Inactivation of the Cell Fate Determinate Llgl1 (Lethal Giant Larvae Homolog 1) Leads to Enhanced HSC Fitness and Predicts a Poor Prognosis in AML.

Abstract 2293

Regulation of the balance between symmetric and asymmetric cell division is considered to be important for hematopoietic stem cell (HSC) division and homeostasis. Recently, several polarity regulators have been shown to influence HSC function using RNAi-screening approaches. Llgl1 is a known regulator of cell polarity in drosophila and epithelial cells, however, its role in HSC remains elusive. Using a previously published conditional knockout mouse model with exon 2 of Llgl1 being flanked by loxP-sites we generated Llgl1^loxP/loxP Mx-Cre⁺ animals and induced deletion of Llgl1 (Llgl1^−/−) by administration of pIpC as determined by PCR.

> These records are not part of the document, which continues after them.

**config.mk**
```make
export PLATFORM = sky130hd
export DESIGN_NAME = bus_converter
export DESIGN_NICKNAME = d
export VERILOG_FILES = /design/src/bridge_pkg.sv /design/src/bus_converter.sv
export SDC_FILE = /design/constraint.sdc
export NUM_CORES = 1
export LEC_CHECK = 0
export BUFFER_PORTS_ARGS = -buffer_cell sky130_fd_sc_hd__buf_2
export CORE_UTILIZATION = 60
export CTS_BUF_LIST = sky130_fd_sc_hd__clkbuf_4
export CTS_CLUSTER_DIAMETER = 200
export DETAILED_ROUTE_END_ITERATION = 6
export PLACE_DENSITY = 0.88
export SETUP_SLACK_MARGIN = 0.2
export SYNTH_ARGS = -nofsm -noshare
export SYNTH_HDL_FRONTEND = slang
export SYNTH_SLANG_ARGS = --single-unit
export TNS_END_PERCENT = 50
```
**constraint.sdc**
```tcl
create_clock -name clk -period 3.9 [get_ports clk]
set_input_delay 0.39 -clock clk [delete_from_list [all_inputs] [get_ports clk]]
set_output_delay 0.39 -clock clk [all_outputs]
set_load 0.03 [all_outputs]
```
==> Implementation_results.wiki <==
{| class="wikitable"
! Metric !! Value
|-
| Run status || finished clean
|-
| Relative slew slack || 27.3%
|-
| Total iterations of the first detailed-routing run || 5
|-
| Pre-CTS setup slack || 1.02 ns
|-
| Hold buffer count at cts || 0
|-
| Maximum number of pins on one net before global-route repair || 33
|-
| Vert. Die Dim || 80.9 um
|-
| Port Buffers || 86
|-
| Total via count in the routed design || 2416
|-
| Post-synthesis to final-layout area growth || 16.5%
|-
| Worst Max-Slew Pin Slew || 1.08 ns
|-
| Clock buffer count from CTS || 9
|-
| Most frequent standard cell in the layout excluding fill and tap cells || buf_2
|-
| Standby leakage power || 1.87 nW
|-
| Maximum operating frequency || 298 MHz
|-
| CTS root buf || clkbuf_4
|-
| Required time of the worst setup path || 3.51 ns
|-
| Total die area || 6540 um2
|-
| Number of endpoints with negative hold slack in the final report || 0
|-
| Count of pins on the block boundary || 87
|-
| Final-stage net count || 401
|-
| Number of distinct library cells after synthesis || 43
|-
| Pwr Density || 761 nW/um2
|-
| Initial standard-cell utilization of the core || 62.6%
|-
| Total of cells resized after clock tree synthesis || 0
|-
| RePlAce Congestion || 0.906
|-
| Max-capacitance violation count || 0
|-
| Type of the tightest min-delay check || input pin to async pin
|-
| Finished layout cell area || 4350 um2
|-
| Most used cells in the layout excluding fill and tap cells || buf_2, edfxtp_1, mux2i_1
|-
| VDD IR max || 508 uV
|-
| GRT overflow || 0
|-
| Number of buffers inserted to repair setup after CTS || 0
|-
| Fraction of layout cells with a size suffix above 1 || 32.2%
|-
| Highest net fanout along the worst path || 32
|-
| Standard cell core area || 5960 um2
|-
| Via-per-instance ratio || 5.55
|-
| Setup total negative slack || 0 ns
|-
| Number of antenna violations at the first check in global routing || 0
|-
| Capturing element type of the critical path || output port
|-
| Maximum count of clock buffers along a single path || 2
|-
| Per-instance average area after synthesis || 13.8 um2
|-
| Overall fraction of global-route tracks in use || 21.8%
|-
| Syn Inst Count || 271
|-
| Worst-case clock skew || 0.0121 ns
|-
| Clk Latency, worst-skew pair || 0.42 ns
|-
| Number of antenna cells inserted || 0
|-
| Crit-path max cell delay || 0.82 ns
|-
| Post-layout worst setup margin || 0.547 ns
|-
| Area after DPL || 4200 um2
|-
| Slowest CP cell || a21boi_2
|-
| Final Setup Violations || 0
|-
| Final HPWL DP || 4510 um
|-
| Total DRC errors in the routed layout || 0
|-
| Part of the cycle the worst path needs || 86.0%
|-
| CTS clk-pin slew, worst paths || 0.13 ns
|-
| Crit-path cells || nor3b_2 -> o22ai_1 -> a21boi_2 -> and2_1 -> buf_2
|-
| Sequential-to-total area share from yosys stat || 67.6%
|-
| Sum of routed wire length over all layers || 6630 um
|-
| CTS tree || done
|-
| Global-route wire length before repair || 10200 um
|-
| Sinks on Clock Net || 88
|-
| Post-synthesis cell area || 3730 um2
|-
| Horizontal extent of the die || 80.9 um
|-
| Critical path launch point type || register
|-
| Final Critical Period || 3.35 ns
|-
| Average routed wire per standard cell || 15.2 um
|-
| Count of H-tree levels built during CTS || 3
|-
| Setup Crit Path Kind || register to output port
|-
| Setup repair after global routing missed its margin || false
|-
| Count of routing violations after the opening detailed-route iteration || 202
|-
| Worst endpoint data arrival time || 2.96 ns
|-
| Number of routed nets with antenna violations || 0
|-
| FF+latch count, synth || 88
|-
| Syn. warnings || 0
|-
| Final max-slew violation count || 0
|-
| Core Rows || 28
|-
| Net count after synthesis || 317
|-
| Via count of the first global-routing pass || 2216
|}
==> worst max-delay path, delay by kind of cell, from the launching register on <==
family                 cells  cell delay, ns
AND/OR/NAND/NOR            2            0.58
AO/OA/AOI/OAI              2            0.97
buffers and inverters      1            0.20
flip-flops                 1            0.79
$ cat src/bridge_pkg.sv
`default_nettype none

package bridge_pkg;

    localparam int mem_aw      = 14;                       // Byte address width of the RAM
    localparam int word_aw     = mem_aw - 1;               // Word address width on the bus
    localparam int queue_depth = 2;                        // Request entries per converter
    localparam int queue_ptr_w = (queue_depth > 1) ? $clog2(queue_depth) : 1; // Queue index
    localparam int queue_cnt_w = $clog2(queue_depth + 1);  // Fill level, 0 to queue_depth

    // One 16-bit bus request from a requester
    typedef struct packed {
        logic               valid;    // Request strobe, one cycle per request
        logic               we;       // Write when set, read when clear
        logic [word_aw-1:0] addr;     // Word address
        logic [1:0]         bytesel;  // Bit 0 low byte, bit 1 high byte
        logic [15:0]        wdata;    // Write data
    } bus_req_t;

    // Completion for reads and writes alike
    typedef struct packed {
        logic        valid;  // Completion strobe
        logic [15:0] rdata;  // Read data, unselected lanes zero
    } bus_rsp_t;

    // Single byte access toward the RAM
    typedef struct packed {
        logic              valid;  // Access strobe
        logic              we;     // Write when set
        logic [mem_aw-1:0] addr;   // Byte address, LSB picks odd/even byte
        logic [7:0]        wdata;  // Write byte
    } byte_req_t;

endpackage

`default_nettype wire

$ cat src/byte_arbiter.sv
`timescale 1ns/100ps
`default_nettype none

module byte_arbiter
    import bridge_pkg::*;
(
    input  logic       clk,            // System clock
    input  logic       rst,            // Async reset, active high
    input  byte_req_t  req_a,          // Byte access from port a
    input  byte_req_t  req_b,          // Byte access from port b
    output logic       grant_a,
    output logic       grant_b,
    output byte_req_t  mem_req,        // Winning access to the RAM
    input  logic [7:0] mem_rdata,      // RAM read byte, one cycle after the read
    output logic       rdata_valid_a,  // mem_rdata is for port a
    output logic       rdata_valid_b   // mem_rdata is for port b
);

    logic last_b;  // Port b won the last grant

    // Contention goes to whoever did not win last time
    assign grant_a = req_a.valid && (!req_b.valid || last_b);
    assign grant_b = req_b.valid && (!req_a.valid || !last_b);

    always_comb begin
        if (grant_a) begin
            mem_req = req_a;
        end else if (grant_b) begin
            mem_req = req_b;
        end else begin
            mem_req = '0;  // Idle RAM cycle
        end
    end

    always_ff @(posedge clk or posedge rst) begin
        if (rst) begin
            last_b        <= 1'b0;
            rdata_valid_a <= 1'b0;
            rdata_valid_b <= 1'b0;
        end else begin
            if (grant_a || grant_b) begin
                last_b <= grant_b;
            end
            rdata_valid_a <= grant_a && !req_a.we;  // Tag next cycle's read byte
            rdata_valid_b <= grant_b && !req_b.we;
        end
    end

    a_one_grant: assert property (@(posedge clk) disable iff (rst)
        !(grant_a && grant_b));

    // RAM read bus rests at zero unless it carries a byte for a port
    a_rdata_idle_zero: assert property (@(posedge clk) disable iff (rst)
        !(rdata_valid_a || rdata_valid_b) |-> (mem_rdata == '0));

endmodule

`default_nettype wire

$ cat config.mk
export PLATFORM = sky130hd
export DESIGN_NAME = byte_arbiter
export DESIGN_NICKNAME = d
export VERILOG_FILES = /design/src/bridge_pkg.sv /design/src/byte_arbiter.sv
export SDC_FILE = /design/constraint.sdc
export NUM_CORES = 1
export LEC_CHECK = 0
export BUFFER_PORTS_ARGS = -buffer_cell sky130_fd_sc_hd__buf_2
export CORE_ASPECT_RATIO = 0.75
export CORE_MARGIN = 4
export CORE_UTILIZATION = 25
export CTS_CLUSTER_DIAMETER = 120
export DETAILED_ROUTE_END_ITERATION = 8
export PLACE_DENSITY = 0.89
export REMOVE_ABC_BUFFERS = 1
export SLEW_MARGIN = 10
export SYNTH_ARGS = -nofsm -noshare
export SYNTH_HDL_FRONTEND = slang
export SYNTH_SLANG_ARGS = --single-unit
$ cat constraint.sdc
create_clock -name clk -period 1.3 [get_ports clk]
set_input_delay 0.13 -clock clk [delete_from_list [all_inputs] [get_ports clk]]
set_output_delay 0.13 -clock clk [all_outputs]
set_load 0.02 [all_outputs]
==> results.cfg, run 1 <==
[floorplan]
floorplan.die_area_um2 = 2522
floorplan.io_pins = 86
die_width_um = 56.67
fp-row-count = 12
core-area_um2 = 1577
die-height_um = 44.51
floorplan.initialDensity_pct = 28.17

[yosys]
ys.warnings.count = 0
synthesis.area_per_instance_um2 = 10.33
postSynthRegisterBits = 3
netlist-cell-type-count = 16
synth_compound_area_share_pct = 57.18
muxShareOfSynthArea_pct = 0
synth_top_family_by_area = compound AO/OA/AOI/OAI gates
post_synth_inst_count = 43
synth_xor_xnor_area_share_pct = 0
seq_area_frac_synth_pct = 16.90
synth_simple_gate_area_share_pct = 8.451
synthesis.area_um2 = 444.2
synth-adder-area-share_pct = 0

[drt]
drtAntennaViolNets = 0
routed-wl-met2_um = 1255
met1_length_um = 994
detailedRoute.firstIterationViolations = 17
post_drt_via_cell_ratio = 5.193
topRoutingLayerUsed = met3
vias = 753
iteration_count_of_the_initial_detailed_routing_pass = 4
route.final.wire_length_um = 2433
dr_wl_met3_um = 183
route.detailed.wl_per_inst_um = 16.78
drt_drc_violations_left = 0

[timing]
transition_time_of_the_tightest_slew_check_pin_ns = 0.1599
slew_violations = 0
layout_setup_ws_ns = -0.2377
report.final.hold_viol_count = 0
highest_achievable_clock_rate_mhz = 650.3
minimum_clock_period_ns = 1.538
timing.final.crit_share_pct = 118.3
finalSetupViolCount = 25
fin_worst_skew_ns = 0.0009338
rsz0062_at_grt = true
worst_slew_margin_rel_pct = 89.34

[pwr]
power_leakage_uw = 0.0006182
power_density_nw_per_um2 = 805.3
vdd_ir_drop_max_v = 0.0005497
finalPower_uw = 851.4

[worst_setup_path]
crit_top_cell = sky130_fd_sc_hd__buf_6
start_kind = flip-flop
crit_fanout = 10
worst_path_max_delay_cell = sky130_fd_sc_hd__dfrtp_1
max_stage_delay_ns = 0.40
worstSetupPathType = flip-flop to output port
timing.critical_path.from = last_b
path_cells = buf_6 -> a21boi_4 -> buf_6 -> a32o_1 -> buf_4
worst_ep_arrival_time_ns = 1.41
timing.critical_path.to_type = output port
worstReg2RegStart = last_b
timing.critical_path.required_ns = 1.17

[clocking]
numCtsBuffers = 3
cts.sinks = 3
clock-root-buffer = sky130_fd_sc_hd__clkbuf_4
cts_htree_levels = 1
clockBufferDepth = 2
cts_tree = yes
worst_skew_pair.late_latency_ns = 0.23
clk_pin_slew_ns = 0.04

[placed_design]
dp_hpwl_um = 1694
place_congestion = 0.7868
io_buffer_count = 77
placed_cells_incl_taps = 140

[grt]
antenna_found_initial = 0
grt_first_pass_wirelength_um = 3553
first_global_vias = 800
globalRouteTotalUtil_pct = 17.77
grt_start_max_net_pins = 17
globalRoute.totalOverflow = 0

[flow_run]
max-cap-violations = 0

[layout]
fin_nets = 183
antennaDiodeCount = 0
drive_above_1_share_pct = 86.29
instances_no_fill = 145
filler_cell_count = 143
area_growth_from_synthesis_to_layout_pct = 138.0
most_common_library_cell_in_the_layout_ignoring_fill_and_taps = sky130_fd_sc_hd__buf_2
layout.cells.most_common_list = 53 x sky130_fd_sc_hd__buf_2, 24 x sky130_fd_sc_hd__buf_6, 17 x sky130_fd_sc_hd__a32o_2

[status]
failing_checks = negative setup slack
result_of_the_run = finished, violations left

[min_path]
hold_start = req_b[22]
worst_hold_path_type = primary input to flip-flop
===== src/verilog/llc_ctrl.sv =====
// LLC request phase sequencer

`timescale 1ns/1ps

module llc_ctrl (
    input  logic clk,
    input  logic rst,
    input  logic req_valid_i,
    output logic req_pop_o,
    input  logic mem_rsp_valid_i,
    output logic mem_rsp_pop_o,
    input  logic hit_i,
    input  logic evict_dirty_i,
    input  logic mem_req_ready_i,
    input  logic rsp_ready_i,
    output logic rd_set_en_o,
    output logic lookup_en_o,
    output logic evict_en_o,
    output logic fill_req_en_o,
    output logic update_en_o,
    output logic respond_en_o
);

    typedef enum logic [2:0] {
        DECODE    = 3'd0,
        READ_SET  = 3'd1,
        LOOKUP    = 3'd2,
        EVICT     = 3'd3,
        FILL_REQ  = 3'd4,
        FILL_WAIT = 3'd5,
        UPDATE    = 3'd6,
        RESPOND   = 3'd7
    } phase_t;

    phase_t phase_q;
    phase_t phase_d;

    always_ff @(posedge clk or negedge rst) begin
        if (!rst) begin
            phase_q <= DECODE;
        end else begin
            phase_q <= phase_d;
        end
    end

    always_comb begin
        phase_d = phase_q;
        case (phase_q)
            DECODE: begin
                if (req_valid_i) begin
                    phase_d = READ_SET;
                end
            end
            READ_SET: begin
                phase_d = LOOKUP;
            end
            LOOKUP: begin
                if (hit_i) begin
                    phase_d = UPDATE;
                end else if (evict_dirty_i) begin
                    phase_d = EVICT;
                end else begin
                    phase_d = FILL_REQ;
                end
            end
            EVICT: begin
                // Write-back goes out before the fill request
                if (mem_req_ready_i) begin
                    phase_d = FILL_REQ;
                end
            end
            FILL_REQ: begin
                if (mem_req_ready_i) begin
                    phase_d = FILL_WAIT;
                end
            end
            FILL_WAIT: begin
                if (mem_rsp_valid_i) begin
                    phase_d = UPDATE;
                end
            end
            UPDATE: begin
                phase_d = RESPOND;
            end
            RESPOND: begin
                if (rsp_ready_i) begin
                    phase_d = DECODE;
                end
            end
            default: begin
                phase_d = DECODE;
            end
        endcase
    end

    // Channel consumption
    assign req_pop_o     = (phase_q == DECODE) && req_valid_i;
    assign mem_rsp_pop_o = (phase_q == FILL_WAIT) && mem_rsp_valid_i;

    assign rd_set_en_o   = (phase_q == READ_SET);
    assign lookup_en_o   = (phase_q == LOOKUP);
    assign evict_en_o    = (phase_q == EVICT);
    assign fill_req_en_o = (phase_q == FILL_REQ);
    assign update_en_o   = (phase_q == UPDATE);
    assign respond_en_o  = (phase_q == RESPOND);

endmodule


===== config.mk =====
export PLATFORM = sky130hd
export DESIGN_NAME = llc_ctrl
export DESIGN_NICKNAME = d
export VERILOG_FILES = /design/src/verilog/llc_ctrl.sv
export SDC_FILE = /design/constraint.sdc
export NUM_CORES = 1
export LEC_CHECK = 0
export ABC_AREA = 0
export CORE_AREA = 2 2 39 41
export DETAILED_ROUTE_END_ITERATION = 10
export DIE_AREA = 0 0 41 43
export DONT_BUFFER_PORTS = 1
export GPL_TIMING_DRIVEN = 0
export SLEW_MARGIN = 20
export SYNTH_ARGS = -nofsm -noshare
export SYNTH_HDL_FRONTEND = slang
export SYNTH_SLANG_ARGS = --single-unit
export TNS_END_PERCENT = 20

===== constraint.sdc =====
create_clock -name clk -period 1.6 [get_ports clk]
set_clock_uncertainty 0.2 [all_clocks]
set_input_delay 0.16 -clock clk [delete_from_list [all_inputs] [get_ports clk]]
set_output_delay 0.16 -clock clk [all_outputs]
set_load 0.02 [all_outputs]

After deletion of Llgl1 no significant abnormalities in hematopoiesis were evident for 16 weeks in the peripheral blood. However, bone marrow of Llgl1^−/− animals revealed up to a 2-fold increase in HSC (CD34^lo Flk2⁻ LSK). When transplanted competitively into recipient animals Llgl1^−/− cells showed a significant competitive advantage compared to Llgl1^+/+ controls, and that competitive advantage increased over time in serial transplants. In tertiary recipient mice the bone marrow was dominated by Llgl1^−/− cells with a chimerism of above 90%. Llgl1 deleted animals show increased numbers of cycling HSC (CD34^lo LSK) when compared to their wildtype counterparts as detected by Ki-67 staining (64.94% ± 2.537 Llgl1^+/+ HSC vs 50.81% ± 4.213 Llgl1^−/− HSC in G0; p=0.0184*) and BrdU incorporation and this effect was restricted to the HSC compartment. The Llgl1 deleted cells proved to be better able to reconstitute hematopoiesis after being stressed in ex vivo culture, and protected the survival of recipient mice to a higher extent than wildtype cells. Gene-expression analysis on sorted Llgl1^−/− versus Llgl1^+/+ steady state HSC revealed known regulators of HSC self-renewal capacity (such as Hox-genes and self-renewal associated transcription factors) to be among the top regulated downstream targets.

The observed phenotype suggests that Llgl1 expression might influence leukemogenesis and its close homologue Llgl2 has been described recently as an early hit in malignant transformation of chronic neutropenia. Thus, we analyzed Llgl1 gene-expression in human acute myeloid leukemia (AML). Llgl1 was the top polarity regulator to be down-regulated in leukemia initiating cells of different phenotype (L-MPP or L-GMP), when compared to their normal counterparts (MPP or GMP). Moreover, reduced Llgl1 expression was associated with inferior overall survival in two independent patient cohorts treated for AML: Low expression of Llgl1 as measured by Affymetrix gene arrays was associated with decreased survival in 83 karyotypic normal (CN-) AML patients below the age of 60 (p=0.0092**). This finding could be confirmed in an independent CN-AML cohort (n=80, p=0.0056**) by qRT-PCR. Moreover, the Llgl1^−/− GEP signature obtained from murine HSC was not associated with a specific genetic subgroups of a human AML dataset, but AML cases matching this signature showed again decreased overall survival (p=0.0089**).

Genetic inactivation of Llgl1 contributes to fitness and viability of hematopoietic stem cells in vivo. Given its impact on survival in patients treated for AML it is tempting to speculate on its role in development and maintenance of leukemia stem cells (LSC).